- What you need to do -
Keep only the lines of the listing that include the word "wire", and copy them.

- Input material -
**flow/design.v**
```verilog
`default_nettype none
module shift_add_mult4 (
  a,
  b,
  p
  );
  input [3:0] a;
  input [3:0] b;
  output [7:0] p;
  wire [3:0] a_s0;
  wire [4:0] a_s1;
  wire [5:0] a_s2;
  wire [6:0] a_s3;
  wire [5:0] sum01;
  wire [6:0] sum12;
  assign a_s0 = b[0] ? a : 4'b0;
  assign a_s1 = b[1] ? (a << 1) : 4'b0;
  assign a_s2 = b[2] ? (a << 2) : 4'b0;
  assign a_s3 = b[3] ? (a << 3) : 4'b0;
  assign sum01 = a_s0 + a_s1;
  assign sum12 = a_s2 + sum01;
  assign p = a_s3 + sum12;
  endmodule
```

- Written answer -
  wire [3:0] a_s0;
  wire [4:0] a_s1;
  wire [5:0] a_s2;
  wire [6:0] a_s3;
  wire [5:0] sum01;
  wire [6:0] sum12;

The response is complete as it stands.